I don't think reasonable people can disagree about their application to this case. As usual, Scalia writes with remarkable clarity in this area. If the state requires that specific facts be found before a judge can run a defendant's sentences consecutively, then that fact must be admitted by the defendant or found beyond a reasonable doubt by the jury. (Dissent at 3-4).
The Apprendi bloc has failed to hold, apparently.
As in Booker, Ginsburg seems to be the go-to justice for an opinion that makes a hash out of the Apprendi line of cases without acknowledging what it's doing. Based on the death penalty cases, I'm surprised that the Justices' pro-defendant sympathies didn't pull them back from the precipice.
Posted by: | Jan 14, 2009 10:49:14 AM
"supposedly liberal"? What, just because in one case, they sided with the government against a criminal?
Posted by: federalist | Jan 14, 2009 10:54:31 AM
I did not expect that result. After reading through it, I cannot help but wonder the extent to which the fact that this was a sex crime influenced Ginsburg vote. She has always been the weak link in this area of law.
Overall, I agree with Scalia's dissent. As a logical matter, the majority's conclusion is just odd. And the fact that they framed it as a state's rights issue is even odder, because of course that was O'Conner's dissent in Apprendi.

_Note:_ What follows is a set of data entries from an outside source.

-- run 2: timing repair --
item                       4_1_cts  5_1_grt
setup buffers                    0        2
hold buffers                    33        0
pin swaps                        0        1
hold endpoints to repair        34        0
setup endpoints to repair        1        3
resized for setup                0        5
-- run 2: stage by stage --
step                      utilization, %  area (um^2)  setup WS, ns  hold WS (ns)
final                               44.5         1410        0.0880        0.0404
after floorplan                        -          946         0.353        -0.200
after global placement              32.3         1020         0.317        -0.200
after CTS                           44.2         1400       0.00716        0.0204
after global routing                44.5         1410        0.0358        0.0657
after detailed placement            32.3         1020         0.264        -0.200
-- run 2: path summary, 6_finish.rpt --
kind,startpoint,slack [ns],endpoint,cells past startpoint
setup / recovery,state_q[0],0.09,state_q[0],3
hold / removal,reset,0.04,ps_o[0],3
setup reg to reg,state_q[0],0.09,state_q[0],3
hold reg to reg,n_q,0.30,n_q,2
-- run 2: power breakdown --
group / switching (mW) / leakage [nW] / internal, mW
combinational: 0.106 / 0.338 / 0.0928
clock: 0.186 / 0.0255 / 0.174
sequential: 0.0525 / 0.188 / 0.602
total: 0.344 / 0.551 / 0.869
[src/rtl/veririsc_controller.sv]
// veririsc_controller
//   Eight-phase instruction sequencer for the VeriRISC core. It decodes the
//   current phase and the IR opcode into every datapath and memory strobe.
//
//   Optional feature (define VERIRISC_CTRL_RESUME_EN):
//     adds input `resume`, which leaves HALTED and returns to INST_ADDR.
//
//   Ports:
//     clk     in   system clock, rising edge
//     rst_n   in   asynchronous active-low reset
//     opcode  in   IR opcode (OPW bits)
//     zero    in   accumulator-is-zero flag
//     resume  in   leave HALTED (only with VERIRISC_CTRL_RESUME_EN)
//     sel     out  address mux select, 1 = PC, 0 = IR operand
//     rd, wr  out  memory read / write enables
//     ld_ir, ld_ac, ld_pc, inc_pc, data_e, halt   out  datapath strobes
//     phase   out  current state encoding
//
//   state      | meaning
//   INST_ADDR  | PC drives the memory address
//   INST_FETCH | instruction read from memory
//   INST_LOAD  | instruction loaded into IR
//   IDLE       | IR load held, opcode now stable
//   OP_ADDR    | PC increments; HLT diverts to HALTED
//   OP_FETCH   | operand read for ALU ops
//   ALU_OP     | SKZ skip, JMP load, STO drives bus
//   STORE      | accumulator load or memory write
//   HALTED     | core stopped
module veririsc_controller #(
  parameter int OPW = 3
) (
  input  logic           clk,
  input  logic           rst_n,
  input  logic [OPW-1:0] opcode,
  input  logic           zero,
`ifdef VERIRISC_CTRL_RESUME_EN
  input  logic           resume,
`endif
  output logic           sel,
  output logic           rd,
  output logic           wr,
  output logic           ld_ir,
  output logic           ld_ac,
  output logic           ld_pc,
  output logic           inc_pc,
  output logic           data_e,
  output logic           halt,
  output logic [3:0]     phase
);

  typedef enum logic [3:0] {
    INST_ADDR  = 4'd0,
    INST_FETCH = 4'd1,
    INST_LOAD  = 4'd2,
    IDLE       = 4'd3,
    OP_ADDR    = 4'd4,
    OP_FETCH   = 4'd5,
    ALU_OP     = 4'd6,
    STORE      = 4'd7,
    HALTED     = 4'd8
  } state_t;

  localparam logic [OPW-1:0] OP_HLT = OPW'(0);
  localparam logic [OPW-1:0] OP_SKZ = OPW'(1);
  localparam logic [OPW-1:0] OP_ADD = OPW'(2);
  localparam logic [OPW-1:0] OP_AND = OPW'(3);
  localparam logic [OPW-1:0] OP_XOR = OPW'(4);
  localparam logic [OPW-1:0] OP_LDA = OPW'(5);
  localparam logic [OPW-1:0] OP_STO = OPW'(6);
  localparam logic [OPW-1:0] OP_JMP = OPW'(7);

  state_t state_q, state_d;

  logic is_hlt, is_skz, is_sto, is_jmp, is_aluop;

  assign is_hlt   = (opcode == OP_HLT);
  assign is_skz   = (opcode == OP_SKZ);
  assign is_sto   = (opcode == OP_STO);
  assign is_jmp   = (opcode == OP_JMP);
  assign is_aluop = (opcode == OP_ADD) || (opcode == OP_AND) ||
                    (opcode == OP_XOR) || (opcode == OP_LDA);

  always_ff @(posedge clk or negedge rst_n) begin
    if (!rst_n) state_q <= INST_ADDR;
    else        state_q <= state_d;
  end

  // Strobes are pure decodes of state, so reset clears wr (and every other
  // strobe) as soon as rst_n falls, without waiting for an edge.
  always_comb begin
    state_d = INST_ADDR;
    sel     = 1'b0;
    rd      = 1'b0;
    wr      = 1'b0;
    ld_ir   = 1'b0;
    ld_ac   = 1'b0;
    ld_pc   = 1'b0;
    inc_pc  = 1'b0;
    data_e  = 1'b0;
    halt    = 1'b0;
    case (state_q)
      INST_ADDR: begin
        state_d = INST_FETCH;
        sel     = 1'b1;
      end
      INST_FETCH: begin
        state_d = INST_LOAD;
        sel     = 1'b1;
        rd      = 1'b1;
      end
      INST_LOAD: begin
        state_d = IDLE;
        sel     = 1'b1;
        rd      = 1'b1;
        ld_ir   = 1'b1;
      end
      IDLE: begin
        state_d = OP_ADDR;
        sel     = 1'b1;
        rd      = 1'b1;
        ld_ir   = 1'b1;
      end
      OP_ADDR: begin
        state_d = is_hlt ? HALTED : OP_FETCH;
        inc_pc  = 1'b1;
        halt    = is_hlt;
      end
      OP_FETCH: begin
        state_d = ALU_OP;
        rd      = is_aluop;
      end
      ALU_OP: begin
        state_d = STORE;
        rd      = is_aluop;
        inc_pc  = is_skz && zero;
        ld_pc   = is_jmp;
        data_e  = is_sto;
      end
      STORE: begin
        state_d = INST_ADDR;
        rd      = is_aluop;
        ld_ac   = is_aluop;
        inc_pc  = is_jmp;
        ld_pc   = is_jmp;
        wr      = is_sto;
        data_e  = is_sto;
      end
      HALTED: begin
`ifdef VERIRISC_CTRL_RESUME_EN
        state_d = resume ? INST_ADDR : HALTED;
`else
        state_d = HALTED;
`endif
        halt    = 1'b1;
      end
      default: state_d = INST_ADDR;
    endcase
  end

  assign phase = state_q;

endmodule
[config.mk]
export PLATFORM = sky130hd
export DESIGN_NAME = veririsc_controller
export DESIGN_NICKNAME = d
export VERILOG_FILES = /design/src/rtl/veririsc_controller.sv
export SDC_FILE = /design/constraint.sdc
export NUM_CORES = 1
export LEC_CHECK = 0
export CAP_MARGIN = 15
export CORE_AREA = 2 2 39 41
export DETAILED_ROUTE_END_ITERATION = 12
export DIE_AREA = 0 0 41 43
export PLACE_DENSITY_LB_ADDON = 0.12
export SLEW_MARGIN = 20
export SYNTH_ARGS = -nofsm -noshare
export SYNTH_HDL_FRONTEND = slang
export SYNTH_SLANG_ARGS = --single-unit
[constraint.sdc]
create_clock -name clk -period 1.4 [get_ports clk]
set_input_delay 0.21 -clock clk [delete_from_list [all_inputs] [get_ports clk]]
set_output_delay 0.21 -clock clk [all_outputs]
set_load 0.01 [all_outputs]
---- Yosys cells after proc, flatten, opt, wreduce, memory -nomap -nowiden ----
Cells that the tools add are included.
operators by class
  mux-type cells .......................... 11
  equality and inequality tests ........... 15
  reduce and logical (&&, ||, !) cells .... 11
operators by type and width
  operator                                                               number
  4-bit case mux with 8 select lines                                     1
  4-bit by 3-bit equality test with 1-bit output, second input constant  4
  3-bit equality test, second input constant                             4
  4-bit by 2-bit equality test with 1-bit output, second input constant  2
  3-bit by 2-bit equality test with 1-bit output, second input constant  2
  1-bit 2-to-1 mux                                                       6
  3-bit OR reduction                                                     2
  4-bit by 1-bit equality test with 1-bit output, second input constant  1
  4-bit equality test, second input constant                             1
  4-bit zero test                                                        1
  4-bit 2-to-1 mux                                                       1
  1-bit case mux with 2 select lines                                     2
  2-bit OR reduction                                                     2
  4-bit OR reduction                                                     1
  3-bit by 1-bit equality test with 1-bit output, second input constant  1
  3-bit zero test                                                        1
  1-bit logical OR                                                       3
  1-bit case mux with 3 select lines                                     1
  1-bit logical AND                                                      1
word-level totals
  flip-flop bits (word level) ............. 4
  output and inout port bits .............. 13
  input port bits ......................... 6

---- Longest topological paths before layout ----
Gate-level depths: netlist (run 1).
  depth after elaboration ................. 5
  mapped depth ............................ 4
  mapped depth without buffers ............ 3

---- Least setup slack after synthesis (run 1) ----
Ideal clock, no wire load.
  path kind ............................... register to output
  start point ............................. reg state_q[2], in the netlist phase[2]
  end point ............................... out halt
  arrival ................................. 1433 ps
  stages on the path, launching flop included .. 5
  path buffers ............................ 1
  setup slack ............................. -243 ps
  cells stage by stage .................... dfrtp_1 > buf_6 > or4b_1 > mux2_4 > nor3_2
on the way
  longest elaborated chain between the ends .. 2
ends and longest elaborated chain
  element                                                                                line  RTL
  from (decl)                                                                            72    state_t state_q, state_d;
  from (signal assigned)                                                                 85    else state_q <= state_d;
  4-bit equality test or 4-bit by 3-bit equality test with 1-bit output (tied branches)  101   case (state_q)
  1-bit case mux with 2 select lines *                                                   101
  to (decl)                                                                              47    output logic halt,
Every way passes the cells marked *; elsewhere a longest branch is shown, timed or not.

---- Worst setup path in the final report (run 1) ----
Ends and elaborated chain as after synthesis.

==> results.md, run 1 <==
- Status: finished, violations left
- Violated checks: negative setup slack
- Die Span Y: roughly 43 microns
- Post-synthesis register bit count: 4
- Crit-path max FO: 2
- CP max-delay cell: or4b_4
- R2R Setup Slk: -0.11 ns
- R2R cell count: 5
- Largest net degree at the start of global routing: 10
- H-tree levels: 1
- Final Hold Fails: 0
- Syn Inst Count: 39
- Clk pwr share: 11.3%
- Initial drt markers: 8
- RR Startpoint: phase[2]
- Clock tree buffer depth: 2
- Slew margin rel.: between 70% and 80%
- Grt met2 use: 21.3%
- CP required: around 1.2 ns
- Crit-path cells: or4b_4, mux2_4, nor3_4, buf_2
- First-pass GRT wire length: between 1500 and 2000 microns
- Pint: 0.731 mW
- Num CTS Buffers: 3
- Final Cell Area: around 680 sq um
- Commonest non-fill, non-tap cell in the layout: buf_4
- CP peak stage delay: 0.46 ns
- Cell variety after synth: 21
- Type of the worst setup path: flip-flop to primary output
- Min setup slack post-route: -0.373 ns
- Worst IR Drop VDD: ~0.74 mV
- # setup viols final: 6
- Logic pwr share: a little under three quarters
- Grt ovf: 0
- Minimum clock period: about 1.8 ns
- Clock transition at path regs: 0.04 ns
- Netlist Area Pre-Place: 334 sq um
- Hold Crit Class: primary input to async pin
- Routed len/inst: about 12 microns
- CTS tree: done
- Synth-to-layout area growth: 103%
- Final Instance Count excl. Fillers: about 90
- Share of layout cells above drive strength 1: roughly 60%
- Gp weighted congestion: 0.701
- Initial antenna violation count: 0
- Pwr dens: between 1500 and 2000 mW/mm^2
- Die footprint: ~0.0018 sq mm
- Leak: approximately 0.34 nW
- Rows: 14
- GRT Max-Usage Layer: met2
- Reg area: 103 sq um
- Final-stage net count: 83
- Clock Tree Root: clkbuf_4
- Core area: about 0.0014 sq mm
- Critical path data arrival time: between 1.5 and 2 ns
- Syn Nets: 45
- Vias in the first global route: 366
- Synth Area per Inst: between 8 and 9 sq um
- Worst Skew: just under 0.002 ns
- CTS Sinks: 4
- Endpoint class of the critical path: primary output
- Sw Share: 39.9%
- IO Pins: 19
- Initial Util: between 20 and 25%
- FF-to-FF End: phase[3]
- Sequential-to-total area share from yosys stat: ~30%
- Drt drc: 0
- Worst Setup Start Kind: flip-flop
- GR Layer Usage met3: between 4 and 5%
- Buf/Inv on CP: 1
- Via-to-Cell Ratio: between 4 and 5
- Detail Route Antenna Nets: 0
- Cell Area, Placed: 601 sq um
- Routing usage on met1: between 10% and 20%
- Final Max Slew Viols: 0
- Unrepaired setup endpoints after global routing: true
- DPL Wire Length: about 730 microns
- # Max-Cap Violations: 0
- 1st-pass router iterations: 2
- Port bufs: 18
- DIE WIDTH: between 40 and 50 microns
- NetSw: around 0.49 mW
- Fillers: between 100 and 150
- Overall Global Routing Usage: a little over an eighth
- Yosys Warn Count: 0
- Placed Cells: slightly above 80
- Sequential power share: about 17%
- Top achievable clock speed: 564 MHz
- Multi-input gate area: about 250 sq um
- Vias: between 400 and 500
- Worst-Margin Slew: between 0.3 and 0.4 ns
- Routed WL: 1070 microns
- Largest register FFs: 4
- Clock Latency Late Sink: 0.23 ns
- Top delay family on crit path: simple AND/OR/NAND/NOR gates
- Crit share post-route: 127%
- Commonest non-fill, non-tap cells in the layout: buf_4, buf_2, nor2_1, dlygate4sd2_1
- Ant. Diodes: 0
[per-layer routing]
layer,wire length (microns),up-vias,share of wire [%]
li1,-,209,-
met1,466,186,43
met2,546,17,51
met3,62,0,5.8
met4,0,0,0
met5,0,-,0
[cell usage after synthesis]
cell	n	share of area [%]
a211oi_1	1	2.2
a22o_1	1	2.6
and3_1	2	3.7
buf_6	2	6.7
clkbuf_1	2	2.2
dfrtp_1	4	30
mux2_4	1	4.5
nand2_1	5	5.6
nand2b_1	1	1.9
nor2_1	6	6.7
nor2b_1	1	1.9
nor3_1	2	3.0
nor3_2	2	6.0
nor3b_1	1	2.2
nor3b_2	1	3.7
o21ai_1	1	1.5
o21bai_1	1	2.2
o31ai_1	1	2.2
o41ai_1	1	2.6
or4b_1	1	3.0
xnor2_1	2	5.2
[area by class of cell]
type / instances / share of cell area, %
clock buffers: 3 / 3.33
well taps: 16 / 2.96
repair buffers: 37 / 41.8
flip-flops and latches: 4 / 15.2
multi-input cells: 31 / 36.8
[worst register-to-register path: cells and delay by family (launching register included)]
kind	cells	cell delay, ns
multiplexers	1	0.30
flip-flops	1	0.33
buffers and inverters	2	0.26
AND/OR/NAND/NOR	2	0.54
[kinds of logic (layout without fill, tap and decap cells)]
group,Yosys count,in the layout,synth area share (%)
flip-flops,4,4,30.0
buffers and inverters,4,40,8.99
AND/OR/NAND/NOR,22,22,37.8
XOR/XNOR,2,2,5.24
multiplexers,1,1,4.49
AO/OA/AOI/OAI,6,6,13.5
[metrics by stage]
stage                     hold WS [ns]  worst slack, ns  utilization, %  total power, mW  TNS, ns
final                            0.183           -0.373            48.9             1.22   -0.861
after CTS                        0.182           -0.378            48.6             1.21   -0.759
after global routing             0.181           -0.426            48.9             1.31    -1.21
after global placement           0.428           -0.936            43.4             1.00    -4.96
after floorplan                -0.0856           -0.223               -            0.615   -0.265
after detailed placement         0.429           -0.942            43.4             1.01    -4.91
[worst max path at each step]
| stage | end | from | slack [ns] | cells after the start |
|---|---|---|---|---|
| 2_1_floorplan | halt | phase[2] | -0.22 | 4 |
| 3_3_place_gp | halt | opcode[2] | -0.94 | 5 |
| 3_5_place_dp | halt | opcode[2] | -0.94 | 5 |
| 4_1_cts | halt | phase[2] | -0.38 | 4 |
| 5_1_grt | halt | phase[2] | -0.43 | 4 |
| 6_report | halt | phase[2] | -0.37 | 4 |
[power by group through the flow]
stage / sequential [mW] / combinational (mW) / clock, mW
5_1_grt: 0.218 / 0.944 / 0.151
2_1_floorplan: 0.214 / 0.401 / 0
4_1_cts: 0.214 / 0.850 / 0.144
3_3_place_gp: 0.228 / 0.774 / 0
3_5_place_dp: 0.227 / 0.778 / 0
6_report: 0.212 / 0.866 / 0.138
[repair_timing]
item / 4_1_cts / 5_1_grt
endpoints found under the setup margin: 14 / 11
hold buffers: 0 / 0
setup buffers: 5 / 2
gates resized for setup: 55 / 5
pin swaps: 2 / 0
Power figures use the tool's default switching activity.
==> run 2: changes to the inputs <==
- HOLD_SLACK_MARGIN: unset -> 0.03
==> results of run 2 <==
Same layout as run 1: the final DEF is identical, and so are final timing and power.
==> run 3: changes to the inputs <==
- SLEW_MARGIN: 20 -> 0
==> results of run 3 <==
Same layout as run 1: the final DEF is identical, and so are final timing and power.
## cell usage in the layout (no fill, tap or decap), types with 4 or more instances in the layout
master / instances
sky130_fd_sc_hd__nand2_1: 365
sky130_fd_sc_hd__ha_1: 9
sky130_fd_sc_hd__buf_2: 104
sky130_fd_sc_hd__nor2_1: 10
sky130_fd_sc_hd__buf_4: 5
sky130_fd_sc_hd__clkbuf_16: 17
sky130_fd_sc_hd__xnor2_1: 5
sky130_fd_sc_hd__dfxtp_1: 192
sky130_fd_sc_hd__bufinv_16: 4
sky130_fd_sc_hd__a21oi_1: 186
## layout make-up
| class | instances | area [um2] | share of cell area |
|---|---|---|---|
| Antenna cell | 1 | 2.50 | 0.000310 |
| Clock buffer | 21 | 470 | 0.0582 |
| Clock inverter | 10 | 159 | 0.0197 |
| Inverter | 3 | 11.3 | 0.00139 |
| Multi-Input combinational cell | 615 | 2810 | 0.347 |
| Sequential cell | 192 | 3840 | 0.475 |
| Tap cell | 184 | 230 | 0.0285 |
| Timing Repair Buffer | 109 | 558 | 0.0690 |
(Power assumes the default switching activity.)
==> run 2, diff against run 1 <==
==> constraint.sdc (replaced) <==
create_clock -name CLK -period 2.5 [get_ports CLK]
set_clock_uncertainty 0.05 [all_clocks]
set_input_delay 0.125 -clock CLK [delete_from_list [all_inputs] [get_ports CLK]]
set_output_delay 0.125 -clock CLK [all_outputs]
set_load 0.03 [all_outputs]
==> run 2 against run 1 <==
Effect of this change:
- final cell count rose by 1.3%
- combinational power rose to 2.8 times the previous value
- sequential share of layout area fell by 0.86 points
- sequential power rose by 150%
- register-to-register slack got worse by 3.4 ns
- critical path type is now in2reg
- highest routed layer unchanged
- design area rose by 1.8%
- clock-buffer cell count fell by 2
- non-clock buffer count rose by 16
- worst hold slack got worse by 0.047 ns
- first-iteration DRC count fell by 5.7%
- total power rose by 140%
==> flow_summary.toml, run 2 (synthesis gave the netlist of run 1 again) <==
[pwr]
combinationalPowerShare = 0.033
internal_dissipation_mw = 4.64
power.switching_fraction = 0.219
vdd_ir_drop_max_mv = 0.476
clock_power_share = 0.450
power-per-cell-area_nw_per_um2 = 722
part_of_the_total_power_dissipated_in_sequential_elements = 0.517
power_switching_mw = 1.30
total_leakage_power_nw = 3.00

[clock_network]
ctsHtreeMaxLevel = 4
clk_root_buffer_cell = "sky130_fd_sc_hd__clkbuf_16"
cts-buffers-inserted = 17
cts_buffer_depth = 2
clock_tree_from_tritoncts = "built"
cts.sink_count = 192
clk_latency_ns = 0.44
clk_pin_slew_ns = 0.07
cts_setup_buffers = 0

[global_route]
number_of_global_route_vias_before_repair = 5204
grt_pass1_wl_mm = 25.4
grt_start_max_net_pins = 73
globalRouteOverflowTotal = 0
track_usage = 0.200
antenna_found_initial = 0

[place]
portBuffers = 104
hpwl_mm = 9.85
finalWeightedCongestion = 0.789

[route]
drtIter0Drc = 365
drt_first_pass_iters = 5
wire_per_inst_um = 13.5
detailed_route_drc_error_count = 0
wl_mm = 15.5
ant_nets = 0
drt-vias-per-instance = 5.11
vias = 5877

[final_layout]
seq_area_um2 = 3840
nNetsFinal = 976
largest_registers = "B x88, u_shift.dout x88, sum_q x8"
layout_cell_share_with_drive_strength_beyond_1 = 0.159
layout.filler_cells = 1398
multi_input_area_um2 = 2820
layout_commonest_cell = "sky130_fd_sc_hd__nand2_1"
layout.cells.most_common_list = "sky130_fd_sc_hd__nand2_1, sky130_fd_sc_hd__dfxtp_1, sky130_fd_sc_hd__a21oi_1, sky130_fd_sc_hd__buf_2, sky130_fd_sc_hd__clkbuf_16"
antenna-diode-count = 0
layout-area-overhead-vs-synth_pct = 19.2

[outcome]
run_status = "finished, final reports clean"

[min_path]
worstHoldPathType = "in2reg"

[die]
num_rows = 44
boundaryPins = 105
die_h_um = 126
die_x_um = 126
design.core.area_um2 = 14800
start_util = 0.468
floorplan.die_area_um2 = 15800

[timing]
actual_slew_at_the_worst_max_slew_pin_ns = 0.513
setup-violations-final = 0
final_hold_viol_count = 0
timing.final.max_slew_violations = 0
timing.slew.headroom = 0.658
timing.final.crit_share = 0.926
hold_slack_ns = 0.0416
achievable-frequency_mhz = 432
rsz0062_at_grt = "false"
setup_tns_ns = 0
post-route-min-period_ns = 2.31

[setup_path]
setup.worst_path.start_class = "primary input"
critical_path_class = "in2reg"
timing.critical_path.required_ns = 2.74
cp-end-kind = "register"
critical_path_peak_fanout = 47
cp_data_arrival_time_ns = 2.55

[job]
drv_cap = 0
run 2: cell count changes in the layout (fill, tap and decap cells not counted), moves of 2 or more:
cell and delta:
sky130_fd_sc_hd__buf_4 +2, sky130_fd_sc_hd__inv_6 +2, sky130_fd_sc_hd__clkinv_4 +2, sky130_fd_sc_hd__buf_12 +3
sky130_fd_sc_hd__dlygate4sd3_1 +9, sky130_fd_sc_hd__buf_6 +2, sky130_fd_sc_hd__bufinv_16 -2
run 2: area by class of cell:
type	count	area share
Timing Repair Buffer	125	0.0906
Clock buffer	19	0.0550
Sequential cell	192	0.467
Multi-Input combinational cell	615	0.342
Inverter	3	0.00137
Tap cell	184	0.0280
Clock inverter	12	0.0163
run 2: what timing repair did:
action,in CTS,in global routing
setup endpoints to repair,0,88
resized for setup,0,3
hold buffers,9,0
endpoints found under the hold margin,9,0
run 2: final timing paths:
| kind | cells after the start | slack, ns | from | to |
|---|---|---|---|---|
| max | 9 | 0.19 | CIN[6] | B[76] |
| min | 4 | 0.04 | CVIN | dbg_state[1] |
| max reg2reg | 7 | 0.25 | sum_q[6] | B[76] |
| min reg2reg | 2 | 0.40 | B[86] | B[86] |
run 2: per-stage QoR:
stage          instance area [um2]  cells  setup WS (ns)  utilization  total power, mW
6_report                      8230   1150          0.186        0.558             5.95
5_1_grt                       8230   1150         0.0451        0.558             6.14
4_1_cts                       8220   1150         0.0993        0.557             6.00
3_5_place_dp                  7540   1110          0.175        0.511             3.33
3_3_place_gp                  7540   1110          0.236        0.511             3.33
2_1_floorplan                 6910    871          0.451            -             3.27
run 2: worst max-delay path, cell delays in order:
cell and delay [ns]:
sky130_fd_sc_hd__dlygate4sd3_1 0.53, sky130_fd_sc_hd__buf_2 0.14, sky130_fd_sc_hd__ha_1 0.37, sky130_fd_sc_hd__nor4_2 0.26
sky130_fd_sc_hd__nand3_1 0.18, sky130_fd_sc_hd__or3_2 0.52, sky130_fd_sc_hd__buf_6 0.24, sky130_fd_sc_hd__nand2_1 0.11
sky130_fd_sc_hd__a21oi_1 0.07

Posted by: Daniel | Jan 14, 2009 10:57:51 AM
I join in being puzzled about using state's rights / federalism principles as a primary motivator for reaching the majority's conclusion. I would not have a problem if the majority had simply observed that the conclusion also happened to further federalism principles to boot. But I think it is dangerous to allow federalism/states rights concerns to become a main factor in Sixth Amendment analysis - that ship sailed with incorporation.
Posted by: A. Nony. Mous. | Jan 14, 2009 11:36:17 AM
I see it more as a legislative versus judicial than state versus federal issue. The result would have been the same if it were United States v. Ice. The legislative branch made the policy decision. It is clearly not a subversion of the jury's historical role by redefining elements as sentencing factors. Hence, the decision is legitimately one to be made through the democratic process.
"In light of this history, legislative reforms regarding the imposition of multiple sentences do not implicate the core concerns that prompted our decision in Apprendi."
Posted by: Kent Scheidegger | Jan 14, 2009 12:59:15 PM
I am a strong supporter of Apprendi, but I think that the majority is right here. My bottom line is that there is a world of difference between consecutive/concurrent sentencing and the max sentence for any one crime. First of all, people look at the two things differently, and that matters. Second, the decision about when one gets to start getting credit for serving his time seems qualitatively different. Obviously, "episode of criminal conduct" statutes blur the distinction a bit. But only from a formulaic standpoint. Scalia's argument, in my view suffers from the same infirmity as an argument that nothing can really touch another thing (I won't get into the physics of that). It may be true enough that you cannot touch another person, but that's not how we think of things in the real world. Same with Scalia's formalism here--there is a difference between max sentence for a crime and the consecutive/concurrent decision, at least in how society looks at things, and Scalia's formalism ignores that real world perception that there is a sharp boundary between the two.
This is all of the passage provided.